• Requirement
Please repeat the lines below, exactly and only, from the one that holds "nand3_1,12,3.7" through the one that holds "xor gates and xnor gates | 2 | 2 | 1.093".

• Data section
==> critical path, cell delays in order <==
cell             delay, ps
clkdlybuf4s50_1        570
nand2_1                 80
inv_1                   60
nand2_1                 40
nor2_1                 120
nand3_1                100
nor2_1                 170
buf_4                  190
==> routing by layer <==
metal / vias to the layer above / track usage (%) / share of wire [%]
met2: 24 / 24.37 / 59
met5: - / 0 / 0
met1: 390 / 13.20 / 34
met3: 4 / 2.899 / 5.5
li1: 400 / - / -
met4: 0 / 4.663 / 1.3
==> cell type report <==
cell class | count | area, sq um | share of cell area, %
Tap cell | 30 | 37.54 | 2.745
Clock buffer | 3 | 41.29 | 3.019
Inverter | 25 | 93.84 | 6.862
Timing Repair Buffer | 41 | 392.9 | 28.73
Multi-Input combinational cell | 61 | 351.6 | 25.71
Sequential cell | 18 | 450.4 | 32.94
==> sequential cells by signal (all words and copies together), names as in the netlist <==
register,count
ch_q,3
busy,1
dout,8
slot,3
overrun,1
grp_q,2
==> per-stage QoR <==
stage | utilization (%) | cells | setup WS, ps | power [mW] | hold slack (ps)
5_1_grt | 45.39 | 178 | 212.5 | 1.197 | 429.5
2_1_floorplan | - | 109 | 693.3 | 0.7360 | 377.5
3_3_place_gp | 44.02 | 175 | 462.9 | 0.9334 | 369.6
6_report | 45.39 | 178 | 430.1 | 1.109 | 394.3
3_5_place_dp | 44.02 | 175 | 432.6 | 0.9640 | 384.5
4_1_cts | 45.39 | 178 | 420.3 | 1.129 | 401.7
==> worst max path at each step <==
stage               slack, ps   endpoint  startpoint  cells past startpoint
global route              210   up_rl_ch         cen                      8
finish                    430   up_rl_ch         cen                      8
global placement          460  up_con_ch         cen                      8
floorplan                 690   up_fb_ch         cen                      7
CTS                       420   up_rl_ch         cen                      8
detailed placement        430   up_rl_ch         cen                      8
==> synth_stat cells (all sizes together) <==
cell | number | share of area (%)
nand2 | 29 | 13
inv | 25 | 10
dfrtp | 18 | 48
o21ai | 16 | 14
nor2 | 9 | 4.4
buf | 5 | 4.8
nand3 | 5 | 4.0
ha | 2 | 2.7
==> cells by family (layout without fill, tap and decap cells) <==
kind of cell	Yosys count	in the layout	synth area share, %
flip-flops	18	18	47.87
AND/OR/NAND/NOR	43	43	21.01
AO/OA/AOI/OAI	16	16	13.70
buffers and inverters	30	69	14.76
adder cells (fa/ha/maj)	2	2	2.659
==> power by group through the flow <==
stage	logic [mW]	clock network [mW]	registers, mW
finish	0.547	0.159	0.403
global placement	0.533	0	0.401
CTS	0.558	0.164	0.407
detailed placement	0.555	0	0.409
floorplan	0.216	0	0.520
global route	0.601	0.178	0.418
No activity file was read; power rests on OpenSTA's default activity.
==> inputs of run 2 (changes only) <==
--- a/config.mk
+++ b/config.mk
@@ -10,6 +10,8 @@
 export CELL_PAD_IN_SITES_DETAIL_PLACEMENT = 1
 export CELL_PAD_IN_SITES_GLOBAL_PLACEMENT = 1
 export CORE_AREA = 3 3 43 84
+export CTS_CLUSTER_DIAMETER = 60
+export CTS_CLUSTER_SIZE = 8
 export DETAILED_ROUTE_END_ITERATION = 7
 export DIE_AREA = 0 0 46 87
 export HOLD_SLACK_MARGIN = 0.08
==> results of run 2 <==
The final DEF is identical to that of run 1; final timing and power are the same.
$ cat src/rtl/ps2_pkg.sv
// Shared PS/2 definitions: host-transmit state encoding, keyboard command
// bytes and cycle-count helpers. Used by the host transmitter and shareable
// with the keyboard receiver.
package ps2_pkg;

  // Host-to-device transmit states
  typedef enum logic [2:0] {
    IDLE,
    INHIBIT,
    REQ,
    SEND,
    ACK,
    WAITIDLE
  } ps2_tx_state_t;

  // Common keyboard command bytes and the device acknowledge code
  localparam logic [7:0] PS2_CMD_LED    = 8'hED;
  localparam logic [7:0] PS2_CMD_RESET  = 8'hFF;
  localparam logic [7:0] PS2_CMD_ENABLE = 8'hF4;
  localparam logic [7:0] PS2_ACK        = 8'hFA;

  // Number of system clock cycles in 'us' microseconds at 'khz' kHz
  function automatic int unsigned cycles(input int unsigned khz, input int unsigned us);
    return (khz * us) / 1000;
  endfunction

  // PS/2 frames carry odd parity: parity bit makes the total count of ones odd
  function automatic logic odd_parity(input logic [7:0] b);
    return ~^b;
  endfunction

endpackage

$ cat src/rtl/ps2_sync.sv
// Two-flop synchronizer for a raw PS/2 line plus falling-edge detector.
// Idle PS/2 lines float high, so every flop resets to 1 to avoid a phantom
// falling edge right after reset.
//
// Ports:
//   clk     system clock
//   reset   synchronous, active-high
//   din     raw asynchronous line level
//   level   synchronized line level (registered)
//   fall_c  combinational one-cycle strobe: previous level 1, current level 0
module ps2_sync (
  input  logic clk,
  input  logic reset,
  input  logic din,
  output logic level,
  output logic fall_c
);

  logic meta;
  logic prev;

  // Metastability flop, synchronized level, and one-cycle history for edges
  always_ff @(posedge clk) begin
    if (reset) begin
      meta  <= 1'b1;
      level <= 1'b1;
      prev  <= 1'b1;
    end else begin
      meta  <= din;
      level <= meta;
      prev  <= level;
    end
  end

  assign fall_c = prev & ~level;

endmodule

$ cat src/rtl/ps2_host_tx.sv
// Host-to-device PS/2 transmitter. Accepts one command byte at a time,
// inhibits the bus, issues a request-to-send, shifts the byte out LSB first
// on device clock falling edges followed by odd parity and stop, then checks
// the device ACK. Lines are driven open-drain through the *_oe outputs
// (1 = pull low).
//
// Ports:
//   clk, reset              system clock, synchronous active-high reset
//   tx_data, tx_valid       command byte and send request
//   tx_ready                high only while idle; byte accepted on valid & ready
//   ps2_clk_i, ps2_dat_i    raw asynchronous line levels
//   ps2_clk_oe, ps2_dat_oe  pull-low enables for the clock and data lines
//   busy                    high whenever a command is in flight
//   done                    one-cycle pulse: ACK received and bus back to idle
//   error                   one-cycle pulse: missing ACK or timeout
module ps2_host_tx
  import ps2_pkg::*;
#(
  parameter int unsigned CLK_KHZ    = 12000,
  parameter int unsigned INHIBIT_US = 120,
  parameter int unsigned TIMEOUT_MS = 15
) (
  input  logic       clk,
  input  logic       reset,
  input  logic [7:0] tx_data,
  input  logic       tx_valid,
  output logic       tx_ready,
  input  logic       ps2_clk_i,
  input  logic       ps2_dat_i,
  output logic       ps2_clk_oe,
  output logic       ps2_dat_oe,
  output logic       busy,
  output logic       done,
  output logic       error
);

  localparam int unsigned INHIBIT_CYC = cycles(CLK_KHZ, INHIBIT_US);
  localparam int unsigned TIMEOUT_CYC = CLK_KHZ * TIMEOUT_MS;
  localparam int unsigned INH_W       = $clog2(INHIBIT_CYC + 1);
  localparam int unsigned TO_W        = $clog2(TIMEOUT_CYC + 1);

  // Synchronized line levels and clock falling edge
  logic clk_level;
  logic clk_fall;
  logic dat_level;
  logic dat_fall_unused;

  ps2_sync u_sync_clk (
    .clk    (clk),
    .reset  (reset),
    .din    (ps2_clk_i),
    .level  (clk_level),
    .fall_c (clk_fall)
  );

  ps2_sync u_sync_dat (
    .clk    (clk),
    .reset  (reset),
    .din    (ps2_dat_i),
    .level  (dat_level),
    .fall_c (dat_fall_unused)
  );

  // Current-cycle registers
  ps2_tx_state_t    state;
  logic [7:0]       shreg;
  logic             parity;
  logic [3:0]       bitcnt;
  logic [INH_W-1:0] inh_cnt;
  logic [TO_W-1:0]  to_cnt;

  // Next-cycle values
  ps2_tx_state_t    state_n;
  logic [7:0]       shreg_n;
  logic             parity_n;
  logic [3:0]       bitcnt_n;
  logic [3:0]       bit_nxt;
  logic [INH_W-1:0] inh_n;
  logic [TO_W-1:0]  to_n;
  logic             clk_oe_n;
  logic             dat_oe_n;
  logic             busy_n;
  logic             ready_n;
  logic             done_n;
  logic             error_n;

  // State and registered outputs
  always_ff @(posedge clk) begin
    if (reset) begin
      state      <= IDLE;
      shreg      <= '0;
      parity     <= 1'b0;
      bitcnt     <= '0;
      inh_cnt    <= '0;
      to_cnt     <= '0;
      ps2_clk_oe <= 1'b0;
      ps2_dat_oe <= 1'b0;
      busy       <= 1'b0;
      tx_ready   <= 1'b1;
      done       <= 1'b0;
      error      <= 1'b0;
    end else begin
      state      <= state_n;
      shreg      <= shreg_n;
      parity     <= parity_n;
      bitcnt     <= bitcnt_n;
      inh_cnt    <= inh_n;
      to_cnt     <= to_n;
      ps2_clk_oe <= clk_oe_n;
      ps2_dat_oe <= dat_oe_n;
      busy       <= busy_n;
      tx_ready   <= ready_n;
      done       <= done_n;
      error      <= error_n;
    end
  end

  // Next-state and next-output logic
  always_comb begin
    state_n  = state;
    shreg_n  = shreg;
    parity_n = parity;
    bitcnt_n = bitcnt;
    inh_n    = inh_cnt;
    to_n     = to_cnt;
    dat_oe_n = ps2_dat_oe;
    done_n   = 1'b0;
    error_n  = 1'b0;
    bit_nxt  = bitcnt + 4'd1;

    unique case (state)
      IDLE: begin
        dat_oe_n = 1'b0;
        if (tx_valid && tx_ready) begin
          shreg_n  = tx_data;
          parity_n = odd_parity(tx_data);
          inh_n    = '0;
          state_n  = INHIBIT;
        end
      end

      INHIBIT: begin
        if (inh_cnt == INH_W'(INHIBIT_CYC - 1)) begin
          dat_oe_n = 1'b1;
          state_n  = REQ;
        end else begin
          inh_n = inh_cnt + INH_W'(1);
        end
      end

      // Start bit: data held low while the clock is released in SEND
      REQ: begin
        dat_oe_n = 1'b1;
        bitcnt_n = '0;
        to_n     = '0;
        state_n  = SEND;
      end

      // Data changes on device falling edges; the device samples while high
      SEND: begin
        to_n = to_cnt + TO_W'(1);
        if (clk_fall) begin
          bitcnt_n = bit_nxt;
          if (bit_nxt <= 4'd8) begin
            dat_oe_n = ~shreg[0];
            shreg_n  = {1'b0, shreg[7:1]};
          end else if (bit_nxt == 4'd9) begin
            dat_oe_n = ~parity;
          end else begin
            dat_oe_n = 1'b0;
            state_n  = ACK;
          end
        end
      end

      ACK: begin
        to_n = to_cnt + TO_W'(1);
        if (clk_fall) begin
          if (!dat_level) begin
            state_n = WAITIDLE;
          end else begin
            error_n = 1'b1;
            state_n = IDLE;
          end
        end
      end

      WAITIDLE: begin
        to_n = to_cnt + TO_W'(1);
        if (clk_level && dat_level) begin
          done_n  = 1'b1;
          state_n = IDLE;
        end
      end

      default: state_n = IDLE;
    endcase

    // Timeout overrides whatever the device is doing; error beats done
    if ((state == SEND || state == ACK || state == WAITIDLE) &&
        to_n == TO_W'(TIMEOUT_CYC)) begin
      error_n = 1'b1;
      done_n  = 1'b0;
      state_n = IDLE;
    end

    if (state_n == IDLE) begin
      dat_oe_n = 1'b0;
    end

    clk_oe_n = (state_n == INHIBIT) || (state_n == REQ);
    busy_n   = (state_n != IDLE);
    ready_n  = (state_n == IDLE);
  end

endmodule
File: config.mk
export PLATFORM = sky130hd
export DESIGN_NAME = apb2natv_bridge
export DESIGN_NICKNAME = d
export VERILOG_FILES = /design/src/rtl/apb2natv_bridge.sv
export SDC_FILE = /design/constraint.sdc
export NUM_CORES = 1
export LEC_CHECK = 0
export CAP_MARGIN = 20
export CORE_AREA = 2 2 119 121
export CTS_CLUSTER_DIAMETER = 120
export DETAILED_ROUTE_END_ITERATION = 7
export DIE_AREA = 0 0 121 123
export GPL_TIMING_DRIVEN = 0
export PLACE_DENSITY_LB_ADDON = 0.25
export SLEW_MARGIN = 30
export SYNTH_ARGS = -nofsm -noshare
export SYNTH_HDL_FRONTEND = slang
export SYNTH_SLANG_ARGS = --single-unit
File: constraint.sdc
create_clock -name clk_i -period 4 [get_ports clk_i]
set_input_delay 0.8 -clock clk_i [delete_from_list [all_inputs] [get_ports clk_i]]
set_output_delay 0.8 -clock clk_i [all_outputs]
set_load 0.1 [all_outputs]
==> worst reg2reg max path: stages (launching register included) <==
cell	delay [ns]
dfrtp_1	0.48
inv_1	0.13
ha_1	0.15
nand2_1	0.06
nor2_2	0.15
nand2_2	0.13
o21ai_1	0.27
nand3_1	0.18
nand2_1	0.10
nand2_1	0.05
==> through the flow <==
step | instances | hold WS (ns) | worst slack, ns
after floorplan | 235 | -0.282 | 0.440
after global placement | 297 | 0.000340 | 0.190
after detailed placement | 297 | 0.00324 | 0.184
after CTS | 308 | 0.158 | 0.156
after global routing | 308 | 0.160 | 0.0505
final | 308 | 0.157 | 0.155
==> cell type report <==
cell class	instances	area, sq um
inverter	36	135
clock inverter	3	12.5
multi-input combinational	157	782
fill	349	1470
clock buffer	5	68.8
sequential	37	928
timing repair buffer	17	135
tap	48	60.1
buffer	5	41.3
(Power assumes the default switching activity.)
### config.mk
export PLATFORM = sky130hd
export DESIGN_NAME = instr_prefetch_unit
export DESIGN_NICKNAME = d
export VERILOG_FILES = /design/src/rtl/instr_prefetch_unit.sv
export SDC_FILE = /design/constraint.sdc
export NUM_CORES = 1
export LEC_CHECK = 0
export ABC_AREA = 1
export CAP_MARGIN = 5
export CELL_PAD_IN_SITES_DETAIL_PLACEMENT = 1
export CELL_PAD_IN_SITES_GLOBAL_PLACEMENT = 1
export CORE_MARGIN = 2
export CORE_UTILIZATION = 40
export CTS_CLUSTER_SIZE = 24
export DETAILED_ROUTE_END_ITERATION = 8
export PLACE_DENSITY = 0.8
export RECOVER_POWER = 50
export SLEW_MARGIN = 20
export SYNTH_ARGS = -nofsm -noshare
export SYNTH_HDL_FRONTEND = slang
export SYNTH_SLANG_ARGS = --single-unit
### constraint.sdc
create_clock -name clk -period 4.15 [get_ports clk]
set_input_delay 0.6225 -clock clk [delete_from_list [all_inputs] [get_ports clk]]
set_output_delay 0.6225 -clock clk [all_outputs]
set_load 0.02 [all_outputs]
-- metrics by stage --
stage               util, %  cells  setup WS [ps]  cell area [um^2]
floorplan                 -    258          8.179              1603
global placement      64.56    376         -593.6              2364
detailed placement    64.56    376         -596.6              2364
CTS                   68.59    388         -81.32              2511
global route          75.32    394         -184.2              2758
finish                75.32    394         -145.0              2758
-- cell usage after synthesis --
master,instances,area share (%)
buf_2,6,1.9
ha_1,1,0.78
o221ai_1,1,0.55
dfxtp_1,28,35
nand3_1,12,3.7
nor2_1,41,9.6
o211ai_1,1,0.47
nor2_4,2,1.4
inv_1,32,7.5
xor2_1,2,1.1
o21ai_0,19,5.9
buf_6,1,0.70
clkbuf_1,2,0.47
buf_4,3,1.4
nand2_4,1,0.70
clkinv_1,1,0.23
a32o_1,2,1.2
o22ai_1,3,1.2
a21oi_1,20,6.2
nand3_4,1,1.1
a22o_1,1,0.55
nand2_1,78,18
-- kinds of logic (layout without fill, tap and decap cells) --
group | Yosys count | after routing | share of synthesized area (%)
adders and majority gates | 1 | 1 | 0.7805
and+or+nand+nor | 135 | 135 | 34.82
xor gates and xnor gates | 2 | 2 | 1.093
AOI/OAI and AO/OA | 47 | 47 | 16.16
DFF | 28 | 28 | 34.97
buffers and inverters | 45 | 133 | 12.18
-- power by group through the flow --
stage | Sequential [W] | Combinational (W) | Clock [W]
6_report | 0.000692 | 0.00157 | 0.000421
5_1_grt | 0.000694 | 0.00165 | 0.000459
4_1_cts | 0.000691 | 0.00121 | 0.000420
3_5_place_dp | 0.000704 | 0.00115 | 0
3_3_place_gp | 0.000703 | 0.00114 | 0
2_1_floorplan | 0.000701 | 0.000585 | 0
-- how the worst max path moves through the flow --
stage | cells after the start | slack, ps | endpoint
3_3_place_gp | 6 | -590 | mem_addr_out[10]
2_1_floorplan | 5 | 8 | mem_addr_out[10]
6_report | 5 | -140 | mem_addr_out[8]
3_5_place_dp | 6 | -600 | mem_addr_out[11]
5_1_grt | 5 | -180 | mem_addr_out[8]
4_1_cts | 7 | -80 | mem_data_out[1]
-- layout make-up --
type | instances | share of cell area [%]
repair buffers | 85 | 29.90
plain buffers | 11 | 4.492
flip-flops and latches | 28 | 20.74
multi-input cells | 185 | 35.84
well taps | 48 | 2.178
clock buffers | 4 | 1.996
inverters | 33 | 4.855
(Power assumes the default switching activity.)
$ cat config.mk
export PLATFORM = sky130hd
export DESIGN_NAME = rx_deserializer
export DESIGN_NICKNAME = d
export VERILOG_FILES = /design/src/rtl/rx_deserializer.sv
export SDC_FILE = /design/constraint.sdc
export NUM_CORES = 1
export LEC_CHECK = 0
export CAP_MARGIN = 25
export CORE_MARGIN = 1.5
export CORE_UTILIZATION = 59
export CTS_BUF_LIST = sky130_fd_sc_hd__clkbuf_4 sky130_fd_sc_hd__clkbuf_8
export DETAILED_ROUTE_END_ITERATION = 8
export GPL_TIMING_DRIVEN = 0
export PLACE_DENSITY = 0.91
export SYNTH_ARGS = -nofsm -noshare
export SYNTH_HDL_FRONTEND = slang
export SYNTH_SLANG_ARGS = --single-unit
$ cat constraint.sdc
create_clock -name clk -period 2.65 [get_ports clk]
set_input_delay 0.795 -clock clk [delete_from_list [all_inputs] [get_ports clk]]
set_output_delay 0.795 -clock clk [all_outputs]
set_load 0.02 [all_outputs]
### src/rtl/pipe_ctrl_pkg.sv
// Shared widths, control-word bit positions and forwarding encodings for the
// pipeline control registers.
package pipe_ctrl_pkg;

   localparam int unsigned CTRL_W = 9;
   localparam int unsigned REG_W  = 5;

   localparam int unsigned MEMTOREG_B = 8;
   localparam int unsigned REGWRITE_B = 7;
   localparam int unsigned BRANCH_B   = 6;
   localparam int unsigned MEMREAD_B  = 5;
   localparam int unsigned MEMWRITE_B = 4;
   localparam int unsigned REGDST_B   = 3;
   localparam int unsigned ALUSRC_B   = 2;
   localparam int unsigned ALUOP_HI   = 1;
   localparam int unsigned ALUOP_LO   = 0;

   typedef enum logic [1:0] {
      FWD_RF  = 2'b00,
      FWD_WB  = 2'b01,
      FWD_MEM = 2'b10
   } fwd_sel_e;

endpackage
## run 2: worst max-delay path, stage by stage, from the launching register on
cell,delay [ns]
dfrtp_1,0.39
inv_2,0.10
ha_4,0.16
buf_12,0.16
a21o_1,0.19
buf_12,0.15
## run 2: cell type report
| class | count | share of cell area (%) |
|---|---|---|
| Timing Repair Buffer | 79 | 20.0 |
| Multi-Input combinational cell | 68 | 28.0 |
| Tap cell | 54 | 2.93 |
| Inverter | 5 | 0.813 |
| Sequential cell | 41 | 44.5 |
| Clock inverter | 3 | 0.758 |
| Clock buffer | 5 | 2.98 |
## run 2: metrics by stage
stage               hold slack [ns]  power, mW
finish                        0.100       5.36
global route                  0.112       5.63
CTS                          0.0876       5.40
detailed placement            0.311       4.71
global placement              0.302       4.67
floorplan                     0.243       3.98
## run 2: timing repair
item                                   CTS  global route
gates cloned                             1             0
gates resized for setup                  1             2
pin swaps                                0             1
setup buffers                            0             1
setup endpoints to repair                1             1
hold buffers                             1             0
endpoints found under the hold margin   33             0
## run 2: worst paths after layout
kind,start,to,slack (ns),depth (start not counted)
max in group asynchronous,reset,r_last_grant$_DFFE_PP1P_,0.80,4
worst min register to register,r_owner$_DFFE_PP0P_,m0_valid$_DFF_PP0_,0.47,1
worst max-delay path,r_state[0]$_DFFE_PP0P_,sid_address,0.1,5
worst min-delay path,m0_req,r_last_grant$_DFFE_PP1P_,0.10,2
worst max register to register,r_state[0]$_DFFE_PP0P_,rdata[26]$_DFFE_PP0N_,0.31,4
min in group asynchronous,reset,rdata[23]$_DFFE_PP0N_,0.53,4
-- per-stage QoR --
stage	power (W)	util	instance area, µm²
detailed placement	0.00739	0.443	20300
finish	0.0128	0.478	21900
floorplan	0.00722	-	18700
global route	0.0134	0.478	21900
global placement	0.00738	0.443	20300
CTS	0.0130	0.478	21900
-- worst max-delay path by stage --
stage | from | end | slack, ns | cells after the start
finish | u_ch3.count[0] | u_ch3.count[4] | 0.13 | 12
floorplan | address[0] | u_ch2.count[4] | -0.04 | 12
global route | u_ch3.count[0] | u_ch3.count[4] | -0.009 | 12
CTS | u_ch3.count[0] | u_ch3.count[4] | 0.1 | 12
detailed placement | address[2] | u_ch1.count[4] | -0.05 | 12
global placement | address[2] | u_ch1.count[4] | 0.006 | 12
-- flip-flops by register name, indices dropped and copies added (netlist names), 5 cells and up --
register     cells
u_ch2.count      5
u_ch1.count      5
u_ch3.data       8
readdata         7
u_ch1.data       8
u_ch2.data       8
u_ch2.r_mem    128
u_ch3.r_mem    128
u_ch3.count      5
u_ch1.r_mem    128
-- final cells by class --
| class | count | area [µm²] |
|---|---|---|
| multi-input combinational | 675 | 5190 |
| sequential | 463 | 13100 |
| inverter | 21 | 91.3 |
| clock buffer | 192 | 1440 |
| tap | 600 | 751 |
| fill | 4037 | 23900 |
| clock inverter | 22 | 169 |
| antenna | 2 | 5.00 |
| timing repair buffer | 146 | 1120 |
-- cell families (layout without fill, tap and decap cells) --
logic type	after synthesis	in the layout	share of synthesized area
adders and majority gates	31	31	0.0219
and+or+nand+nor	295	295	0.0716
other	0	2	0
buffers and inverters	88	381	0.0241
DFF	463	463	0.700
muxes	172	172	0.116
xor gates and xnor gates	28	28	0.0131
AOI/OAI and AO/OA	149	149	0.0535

• Solution to this task
nand3_1,12,3.7
nor2_1,41,9.6
o211ai_1,1,0.47
nor2_4,2,1.4
inv_1,32,7.5
xor2_1,2,1.1
o21ai_0,19,5.9
buf_6,1,0.70
clkbuf_1,2,0.47
buf_4,3,1.4
nand2_4,1,0.70
clkinv_1,1,0.23
a32o_1,2,1.2
o22ai_1,3,1.2
a21oi_1,20,6.2
nand3_4,1,1.1
a22o_1,1,0.55
nand2_1,78,18
-- kinds of logic (layout without fill, tap and decap cells) --
group | Yosys count | after routing | share of synthesized area (%)
adders and majority gates | 1 | 1 | 0.7805
and+or+nand+nor | 135 | 135 | 34.82
xor gates and xnor gates | 2 | 2 | 1.093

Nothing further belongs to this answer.